### src/hdl/sha1h_pkg.sv
`default_nettype none
package sha1h_pkg;

  typedef struct packed {
    logic       opcode;
    logic [7:0] data_byte;
  } in_item_t;

  typedef struct packed {
    logic [31:0] digest_word;
    logic [2:0]  word_index;
    logic        last_word;
  } out_item_t;

  localparam logic OP_ADD    = 1'b0;
  localparam logic OP_FINISH = 1'b1;

  localparam logic [31:0] H0 = 32'h67452301;
  localparam logic [31:0] H1 = 32'hefcdab89;
  localparam logic [31:0] H2 = 32'h98badcfe;
  localparam logic [31:0] H3 = 32'h10325476;
  localparam logic [31:0] H4 = 32'hc3d2e1f0;

  localparam logic [31:0] K0 = 32'h5a827999;
  localparam logic [31:0] K1 = 32'h6ed9eba1;
  localparam logic [31:0] K2 = 32'h8f1bbcdc;
  localparam logic [31:0] K3 = 32'hca62c1d6;

  localparam logic [7:0] PAD_BYTE   = 8'h80;
  localparam logic [5:0] LEN_OFFSET = 6'd56;

  // byte source selected by the controller
  typedef enum logic [1:0] {
    SRC_DATA = 2'd0,
    SRC_PAD  = 2'd1,
    SRC_ZERO = 2'd2,
    SRC_LEN  = 2'd3
  } byte_src_t;

  typedef struct packed {
    logic       push;       // write byte into buffer, bump fill
    byte_src_t  src;
    logic       len_inc;    // count a message byte
    logic       comp_start; // load working regs from chaining value
    logic       round;      // run one round
    logic       comp_done;  // fold working regs into chaining value
    logic       reinit;     // restart message
    logic       load_w;     // load round word from buffer
  } dp_cmd_t;

  typedef struct packed {
    logic [5:0] fill;
    logic [6:0] round_idx;
  } dp_stat_t;

  function automatic logic [31:0] rotl(input logic [31:0] x, input int k);
    rotl = (x << k) | (x >> (32 - k));
  endfunction

endpackage
`default_nettype wire

### src/hdl/sha1h_ram.sv
`default_nettype none
module sha1h_ram #(
  parameter int WIDTH = 8,
  parameter int DEPTH = 64
) (
  input  wire logic                     clk,
  input  wire logic                     we,
  input  wire logic [$clog2(DEPTH)-1:0] waddr,
  input  wire logic [WIDTH-1:0]         wdata,
  input  wire logic [$clog2(DEPTH)-1:0] raddr,
  output logic      [WIDTH-1:0]         rdata
);
  logic [WIDTH-1:0] mem [DEPTH];

  always_ff @(posedge clk) begin
    if (we) begin
      mem[waddr] <= wdata;
    end
    rdata <= mem[raddr];
  end
endmodule
`default_nettype wire

### src/hdl/sha1h_datapath.sv
`default_nettype none
module sha1h_datapath (
  input  wire logic               clk,
  input  wire logic               rst_n,
  input  wire sha1h_pkg::dp_cmd_t cmd,
  input  wire logic [7:0]         data_byte,
  input  wire logic [2:0]         len_sel,
  input  wire logic [2:0]         out_sel,
  output sha1h_pkg::dp_stat_t     stat,
  output logic [31:0]             cv_word
);
  import sha1h_pkg::*;

  logic [5:0]  fill_r, fill_nxt;
  logic [60:0] len_r, len_nxt;
  logic [6:0]  rnd_r, rnd_nxt;
  logic [31:0] cv_r [5];
  logic [31:0] a_r, b_r, c_r, d_r, e_r;
  logic [31:0] w_r [16];
  logic [31:0] wasm_r;
  logic [7:0]  wbyte;
  logic [5:0]  waddr, raddr;
  logic [7:0]  rdata;
  logic [63:0] bits;
  logic [31:0] f, k, wt, wexp, tnew;
  logic        wlast;
  logic [3:0]  widx;

  assign bits = {len_r, 3'b000};

  always_comb begin
    case (cmd.src)
      SRC_DATA: wbyte = data_byte;
      SRC_PAD:  wbyte = PAD_BYTE;
      SRC_ZERO: wbyte = 8'h00;
      SRC_LEN:  wbyte = bits[{len_sel, 3'b000} +: 8];
      default:  wbyte = 8'h00;
    endcase
  end

  assign waddr = fill_r;
  // while loading, the round counter steps through the byte addresses
  assign raddr = rnd_r[5:0];

  sha1h_ram #(.WIDTH(8), .DEPTH(64)) u_buf (
    .clk(clk), .we(cmd.push), .waddr(waddr), .wdata(wbyte),
    .raddr(raddr), .rdata(rdata)
  );

  always_comb begin
    fill_nxt = fill_r;
    len_nxt  = len_r;
    rnd_nxt  = rnd_r;
    if (cmd.push) fill_nxt = fill_r + 6'd1;
    if (cmd.len_inc) len_nxt = len_r + 61'd1;
    if (cmd.comp_start) rnd_nxt = 7'd0;
    else if (cmd.round || cmd.load_w) rnd_nxt = rnd_r + 7'd1;
    if (cmd.reinit) begin
      fill_nxt = '0;
      len_nxt  = '0;
    end
  end

  always_ff @(posedge clk) begin
    if (!rst_n) begin
      fill_r <= '0;
      len_r  <= '0;
      rnd_r  <= '0;
    end else begin
      fill_r <= fill_nxt;
      len_r  <= len_nxt;
      rnd_r  <= rnd_nxt;
    end
  end

  assign stat.fill      = fill_r;
  assign stat.round_idx = rnd_r;

  always_comb begin
    if (rnd_r < 7'd20) begin
      f = (b_r & c_r) | (~b_r & d_r); k = K0;
    end else if (rnd_r < 7'd40) begin
      f = b_r ^ c_r ^ d_r; k = K1;
    end else if (rnd_r < 7'd60) begin
      f = (b_r & c_r) | (b_r & d_r) | (c_r & d_r); k = K2;
    end else begin
      f = b_r ^ c_r ^ d_r; k = K3;
    end
    wexp = rotl(w_r[13] ^ w_r[8] ^ w_r[2] ^ w_r[0], 1);
    wt   = (rnd_r < 7'd16) ? w_r[rnd_r[3:0]] : wexp;
    tnew = rotl(a_r, 5) + f + e_r + k + wt;
  end

  // byte n leaves the RAM in the cycle after its address; a word is complete
  // when its 4th byte arrives
  assign wlast = cmd.load_w && rnd_r[1:0] == 2'd0 && rnd_r[6:2] != 5'd0;
  assign widx  = rnd_r[5:2] - 4'd1;

  always_ff @(posedge clk) begin
    if (cmd.load_w) begin
      wasm_r <= {wasm_r[23:0], rdata};
    end
    if (wlast) begin
      w_r[widx] <= {wasm_r[23:0], rdata};
    end else if (cmd.round && rnd_r >= 7'd16) begin
      for (int i = 0; i < 15; i++) w_r[i] <= w_r[i+1];
      w_r[15] <= wexp;
    end
  end

  always_ff @(posedge clk) begin
    if (!rst_n) begin
      cv_r[0] <= H0; cv_r[1] <= H1; cv_r[2] <= H2; cv_r[3] <= H3; cv_r[4] <= H4;
    end else if (cmd.reinit) begin
      cv_r[0] <= H0; cv_r[1] <= H1; cv_r[2] <= H2; cv_r[3] <= H3; cv_r[4] <= H4;
    end else if (cmd.comp_done) begin
      cv_r[0] <= cv_r[0] + a_r;
      cv_r[1] <= cv_r[1] + b_r;
      cv_r[2] <= cv_r[2] + c_r;
      cv_r[3] <= cv_r[3] + d_r;
      cv_r[4] <= cv_r[4] + e_r;
    end
  end

  always_ff @(posedge clk) begin
    if (cmd.comp_start) begin
      a_r <= cv_r[0]; b_r <= cv_r[1]; c_r <= cv_r[2]; d_r <= cv_r[3]; e_r <= cv_r[4];
    end else if (cmd.round) begin
      e_r <= d_r; d_r <= c_r; c_r <= rotl(b_r, 30); b_r <= a_r; a_r <= tnew;
    end
  end

  assign cv_word = cv_r[out_sel];
endmodule
`default_nettype wire

### src/hdl/sha1h_ctrl.sv
`default_nettype none
module sha1h_ctrl (
  input  wire logic                 clk,
  input  wire logic                 rst_n,
  input  wire logic                 in_valid,
  output logic                      in_ready,
  input  wire logic                 in_opcode,
  output logic                      out_valid,
  input  wire logic                 out_ready,
  output logic [2:0]                out_idx,
  input  wire sha1h_pkg::dp_stat_t  stat,
  output sha1h_pkg::dp_cmd_t        cmd,
  output logic [2:0]                len_sel,
  output logic                      push_last
);
  import sha1h_pkg::*;

  typedef enum logic [6:0] {
    ST_IDLE  = 7'b0000001,
    ST_PAD   = 7'b0000010,
    ST_LEN   = 7'b0000100,
    ST_LOAD  = 7'b0001000,
    ST_ROUND = 7'b0010000,
    ST_FOLD  = 7'b0100000,
    ST_OUT   = 7'b1000000
  } state_t;

  state_t state_r, state_nxt;
  logic       fin_r, fin_nxt;     // in finish sequence
  logic       after_r, after_nxt; // phase to return to after compression
  logic [2:0] cnt_r, cnt_nxt;
  logic [6:0] ld_r, ld_nxt;       // load step counter (64 reads plus the RAM read register)

  assign in_ready  = state_r == ST_IDLE;
  assign out_valid = state_r == ST_OUT;
  assign out_idx   = cnt_r;
  assign len_sel   = 3'd7 - cnt_r;
  assign push_last = cmd.push && stat.fill == 6'd63;

  always_comb begin
    state_nxt = state_r;
    fin_nxt   = fin_r;
    after_nxt = after_r;
    cnt_nxt   = cnt_r;
    ld_nxt    = ld_r;
    cmd       = '0;
    cmd.src   = SRC_DATA;
    case (state_r)
      ST_IDLE: begin
        if (in_valid) begin
          cmd.push = 1'b1;
          if (in_opcode == OP_ADD) begin
            cmd.len_inc = 1'b1;
            cmd.src     = SRC_DATA;
          end else begin
            cmd.src = SRC_PAD;
            fin_nxt = 1'b1;
          end
          if (stat.fill == 6'd63) begin
            state_nxt = ST_LOAD;
            ld_nxt    = '0;
            cmd.comp_start = 1'b1;
          end else if (in_opcode == OP_FINISH) begin
            state_nxt = (stat.fill == LEN_OFFSET - 6'd1) ? ST_LEN : ST_PAD;
            cnt_nxt   = '0;
          end
        end
      end
      ST_PAD: begin
        cmd.push = 1'b1;
        cmd.src  = SRC_ZERO;
        if (stat.fill == 6'd63) begin
          state_nxt = ST_LOAD;
          ld_nxt    = '0;
          cmd.comp_start = 1'b1;
        end else if (stat.fill == LEN_OFFSET - 6'd1) begin
          state_nxt = ST_LEN;
          cnt_nxt   = '0;
        end
      end
      ST_LEN: begin
        cmd.push = 1'b1;
        cmd.src  = SRC_LEN;
        cnt_nxt  = cnt_r + 3'd1;
        if (cnt_r == 3'd7) begin
          state_nxt = ST_LOAD;
          ld_nxt    = '0;
          cmd.comp_start = 1'b1;
          after_nxt = 1'b1;
        end
      end
      ST_LOAD: begin
        cmd.load_w = 1'b1;
        ld_nxt = ld_r + 7'd1;
        if (ld_r == 7'd64) begin
          state_nxt = ST_ROUND;
          cmd.comp_start = 1'b1;
        end
      end
      ST_ROUND: begin
        cmd.round = 1'b1;
        if (stat.round_idx == 7'd79) state_nxt = ST_FOLD;
      end
      ST_FOLD: begin
        cmd.comp_done = 1'b1;
        if (after_r) begin
          state_nxt = ST_OUT;
          cnt_nxt   = '0;
        end else if (fin_r) begin
          state_nxt = ST_PAD;
        end else begin
          state_nxt = ST_IDLE;
        end
      end
      ST_OUT: begin
        if (out_ready) begin
          cnt_nxt = cnt_r + 3'd1;
          if (cnt_r == 3'd4) begin
            cmd.reinit = 1'b1;
            state_nxt  = ST_IDLE;
            fin_nxt    = 1'b0;
            after_nxt  = 1'b0;
          end
        end
      end
      default: state_nxt = ST_IDLE;
    endcase
  end

  always_ff @(posedge clk) begin
    if (!rst_n) begin
      state_r <= ST_IDLE;
      fin_r   <= 1'b0;
      after_r <= 1'b0;
      cnt_r   <= '0;
      ld_r    <= '0;
    end else begin
      state_r <= state_nxt;
      fin_r   <= fin_nxt;
      after_r <= after_nxt;
      cnt_r   <= cnt_nxt;
      ld_r    <= ld_nxt;
    end
  end

  assert property (@(posedge clk) disable iff (!rst_n) $onehot(state_r))
    else $error("state not one-hot");
  assert property (@(posedge clk) disable iff (!rst_n)
    state_r == ST_ROUND && stat.round_idx == 7'd79 |=> state_r == ST_FOLD)
    else $error("round count overrun");
  assert property (@(posedge clk) disable iff (!rst_n)
    out_valid |-> cnt_r <= 3'd4)
    else $error("digest index out of range");
endmodule
`default_nettype wire

### src/hdl/sha1_byte_stream_hasher_core.sv
// SHA-1 hasher fed one byte per word. An add word is taken while the core is
// idle; the 64th byte of a block starts a buffer read into the schedule
// window (one RAM port, one byte per cycle, behind the RAM read register),
// 80 rounds (one round per cycle) and a fold step, during which no new word
// is taken.
// A finish word pads, compresses one or two blocks, then presents five
// digest words, most significant first.
`default_nettype none
module sha1_byte_stream_hasher_core (
  input  wire logic                 clk,
  input  wire logic                 rst_n,
  input  wire logic                 in_valid,
  output logic                      in_ready,
  input  wire sha1h_pkg::in_item_t  in_data,
  output logic                      out_valid,
  input  wire logic                 out_ready,
  output sha1h_pkg::out_item_t      out_data
);
  import sha1h_pkg::*;

  dp_cmd_t    cmd;
  dp_stat_t   stat;
  logic [2:0] len_sel, out_idx;
  logic [31:0] cv_word;
  logic       push_last;

  sha1h_ctrl u_ctrl (
    .clk(clk), .rst_n(rst_n), .in_valid(in_valid), .in_ready(in_ready),
    .in_opcode(in_data.opcode), .out_valid(out_valid), .out_ready(out_ready),
    .out_idx(out_idx), .stat(stat), .cmd(cmd), .len_sel(len_sel),
    .push_last(push_last)
  );

  sha1h_datapath u_dp (
    .clk(clk), .rst_n(rst_n), .cmd(cmd), .data_byte(in_data.data_byte),
    .len_sel(len_sel), .out_sel(out_idx),
    .stat(stat), .cv_word(cv_word)
  );

  assign out_data.digest_word = cv_word;
  assign out_data.word_index  = out_idx;
  assign out_data.last_word   = out_idx == 3'd4;

  assert property (@(posedge clk) disable iff (!rst_n)
    push_last |=> !in_ready)
    else $error("full block not compressed");
endmodule
`default_nettype wire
+ + + + +
Every line in the records above that contains the word "waddr" is to be copied out.

  input  wire logic [$clog2(DEPTH)-1:0] waddr,
      mem[waddr] <= wdata;
  logic [5:0]  waddr, raddr;
  assign waddr = fill_r;
    .clk(clk), .we(cmd.push), .waddr(waddr), .wdata(wbyte),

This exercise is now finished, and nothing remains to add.